About this task
The entries below hold a line with "clkbuf_2 | 73 |" and a line with "stage | start | cells past startpoint | end". Return those lines and all that lie between them, exactly and only.

Stored items
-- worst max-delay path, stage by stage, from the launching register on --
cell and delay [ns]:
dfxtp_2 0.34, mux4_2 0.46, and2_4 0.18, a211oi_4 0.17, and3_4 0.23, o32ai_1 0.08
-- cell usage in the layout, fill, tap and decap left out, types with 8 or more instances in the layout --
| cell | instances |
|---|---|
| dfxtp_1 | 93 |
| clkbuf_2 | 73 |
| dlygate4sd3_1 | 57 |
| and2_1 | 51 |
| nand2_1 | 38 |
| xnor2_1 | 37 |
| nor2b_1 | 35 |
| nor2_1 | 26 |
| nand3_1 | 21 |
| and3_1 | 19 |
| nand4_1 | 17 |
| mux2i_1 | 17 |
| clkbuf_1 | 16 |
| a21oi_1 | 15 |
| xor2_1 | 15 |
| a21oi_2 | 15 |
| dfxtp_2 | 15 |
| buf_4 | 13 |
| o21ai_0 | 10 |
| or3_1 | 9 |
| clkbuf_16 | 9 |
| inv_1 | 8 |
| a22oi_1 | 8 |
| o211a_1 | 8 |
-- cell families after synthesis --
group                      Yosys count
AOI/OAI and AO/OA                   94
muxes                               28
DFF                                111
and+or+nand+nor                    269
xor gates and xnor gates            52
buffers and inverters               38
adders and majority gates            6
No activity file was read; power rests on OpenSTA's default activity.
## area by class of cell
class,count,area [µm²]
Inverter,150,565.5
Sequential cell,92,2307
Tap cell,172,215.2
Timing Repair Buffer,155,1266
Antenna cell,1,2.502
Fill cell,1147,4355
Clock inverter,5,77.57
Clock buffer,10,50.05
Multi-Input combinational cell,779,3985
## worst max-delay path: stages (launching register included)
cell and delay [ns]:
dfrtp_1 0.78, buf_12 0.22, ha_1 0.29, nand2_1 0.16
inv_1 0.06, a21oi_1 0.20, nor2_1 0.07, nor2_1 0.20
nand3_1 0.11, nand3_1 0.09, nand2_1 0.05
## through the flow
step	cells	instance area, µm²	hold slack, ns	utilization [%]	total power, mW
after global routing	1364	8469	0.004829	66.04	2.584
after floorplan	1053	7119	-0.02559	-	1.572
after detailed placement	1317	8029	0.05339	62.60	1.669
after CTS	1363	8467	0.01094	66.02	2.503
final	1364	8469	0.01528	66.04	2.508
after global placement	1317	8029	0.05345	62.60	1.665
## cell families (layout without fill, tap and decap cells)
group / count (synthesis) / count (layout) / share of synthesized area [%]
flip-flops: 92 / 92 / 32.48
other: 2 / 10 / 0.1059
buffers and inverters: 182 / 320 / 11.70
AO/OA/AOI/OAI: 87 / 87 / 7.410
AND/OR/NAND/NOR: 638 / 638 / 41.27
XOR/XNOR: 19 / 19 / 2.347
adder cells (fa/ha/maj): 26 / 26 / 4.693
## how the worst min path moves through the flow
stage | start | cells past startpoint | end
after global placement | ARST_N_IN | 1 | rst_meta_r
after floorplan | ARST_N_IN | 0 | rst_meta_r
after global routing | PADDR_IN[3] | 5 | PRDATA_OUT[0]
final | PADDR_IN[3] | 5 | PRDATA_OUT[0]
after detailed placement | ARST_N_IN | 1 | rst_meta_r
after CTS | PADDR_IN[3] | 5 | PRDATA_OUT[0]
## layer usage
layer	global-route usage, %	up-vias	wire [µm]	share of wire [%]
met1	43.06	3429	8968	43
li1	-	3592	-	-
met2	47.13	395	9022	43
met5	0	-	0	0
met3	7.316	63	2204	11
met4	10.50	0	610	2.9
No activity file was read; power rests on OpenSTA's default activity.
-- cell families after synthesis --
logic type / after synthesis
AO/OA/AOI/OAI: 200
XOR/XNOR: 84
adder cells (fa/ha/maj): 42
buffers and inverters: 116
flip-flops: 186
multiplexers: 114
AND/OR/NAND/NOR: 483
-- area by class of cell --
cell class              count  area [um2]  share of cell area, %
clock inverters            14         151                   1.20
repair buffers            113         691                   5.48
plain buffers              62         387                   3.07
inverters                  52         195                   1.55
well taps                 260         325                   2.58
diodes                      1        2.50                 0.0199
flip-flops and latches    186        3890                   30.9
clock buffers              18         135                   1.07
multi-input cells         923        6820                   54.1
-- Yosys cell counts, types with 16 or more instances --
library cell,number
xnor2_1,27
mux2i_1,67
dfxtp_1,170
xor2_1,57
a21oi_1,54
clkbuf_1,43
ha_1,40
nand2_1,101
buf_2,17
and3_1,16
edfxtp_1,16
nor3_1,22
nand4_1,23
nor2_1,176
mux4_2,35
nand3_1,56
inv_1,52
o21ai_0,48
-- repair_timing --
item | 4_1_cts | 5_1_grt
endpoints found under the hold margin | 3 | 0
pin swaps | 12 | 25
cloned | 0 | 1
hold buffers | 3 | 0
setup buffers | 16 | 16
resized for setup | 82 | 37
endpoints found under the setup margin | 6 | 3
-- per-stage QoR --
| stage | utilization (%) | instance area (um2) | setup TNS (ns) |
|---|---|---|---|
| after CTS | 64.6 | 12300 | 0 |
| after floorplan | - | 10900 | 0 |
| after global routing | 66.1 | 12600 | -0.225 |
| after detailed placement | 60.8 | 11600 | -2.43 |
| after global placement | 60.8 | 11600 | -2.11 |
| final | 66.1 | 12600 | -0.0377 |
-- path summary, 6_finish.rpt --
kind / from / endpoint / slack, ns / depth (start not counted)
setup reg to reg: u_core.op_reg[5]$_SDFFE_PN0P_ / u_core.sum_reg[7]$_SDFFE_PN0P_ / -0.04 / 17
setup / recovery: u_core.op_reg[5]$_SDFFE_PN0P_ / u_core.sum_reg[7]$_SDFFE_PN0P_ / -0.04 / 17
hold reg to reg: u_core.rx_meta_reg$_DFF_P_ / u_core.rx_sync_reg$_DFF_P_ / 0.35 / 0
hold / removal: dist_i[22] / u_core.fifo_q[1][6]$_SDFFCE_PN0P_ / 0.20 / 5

Response for this exercise
| clkbuf_2 | 73 |
| dlygate4sd3_1 | 57 |
| and2_1 | 51 |
| nand2_1 | 38 |
| xnor2_1 | 37 |
| nor2b_1 | 35 |
| nor2_1 | 26 |
| nand3_1 | 21 |
| and3_1 | 19 |
| nand4_1 | 17 |
| mux2i_1 | 17 |
| clkbuf_1 | 16 |
| a21oi_1 | 15 |
| xor2_1 | 15 |
| a21oi_2 | 15 |
| dfxtp_2 | 15 |
| buf_4 | 13 |
| o21ai_0 | 10 |
| or3_1 | 9 |
| clkbuf_16 | 9 |
| inv_1 | 8 |
| a22oi_1 | 8 |
| o211a_1 | 8 |
-- cell families after synthesis --
group                      Yosys count
AOI/OAI and AO/OA                   94
muxes                               28
DFF                                111
and+or+nand+nor                    269
xor gates and xnor gates            52
buffers and inverters               38
adders and majority gates            6
No activity file was read; power rests on OpenSTA's default activity.
## area by class of cell
class,count,area [µm²]
Inverter,150,565.5
Sequential cell,92,2307
Tap cell,172,215.2
Timing Repair Buffer,155,1266
Antenna cell,1,2.502
Fill cell,1147,4355
Clock inverter,5,77.57
Clock buffer,10,50.05
Multi-Input combinational cell,779,3985
## worst max-delay path: stages (launching register included)
cell and delay [ns]:
dfrtp_1 0.78, buf_12 0.22, ha_1 0.29, nand2_1 0.16
inv_1 0.06, a21oi_1 0.20, nor2_1 0.07, nor2_1 0.20
nand3_1 0.11, nand3_1 0.09, nand2_1 0.05
## through the flow
step	cells	instance area, µm²	hold slack, ns	utilization [%]	total power, mW
after global routing	1364	8469	0.004829	66.04	2.584
after floorplan	1053	7119	-0.02559	-	1.572
after detailed placement	1317	8029	0.05339	62.60	1.669
after CTS	1363	8467	0.01094	66.02	2.503
final	1364	8469	0.01528	66.04	2.508
after global placement	1317	8029	0.05345	62.60	1.665
## cell families (layout without fill, tap and decap cells)
group / count (synthesis) / count (layout) / share of synthesized area [%]
flip-flops: 92 / 92 / 32.48
other: 2 / 10 / 0.1059
buffers and inverters: 182 / 320 / 11.70
AO/OA/AOI/OAI: 87 / 87 / 7.410
AND/OR/NAND/NOR: 638 / 638 / 41.27
XOR/XNOR: 19 / 19 / 2.347
adder cells (fa/ha/maj): 26 / 26 / 4.693
## how the worst min path moves through the flow
stage | start | cells past startpoint | end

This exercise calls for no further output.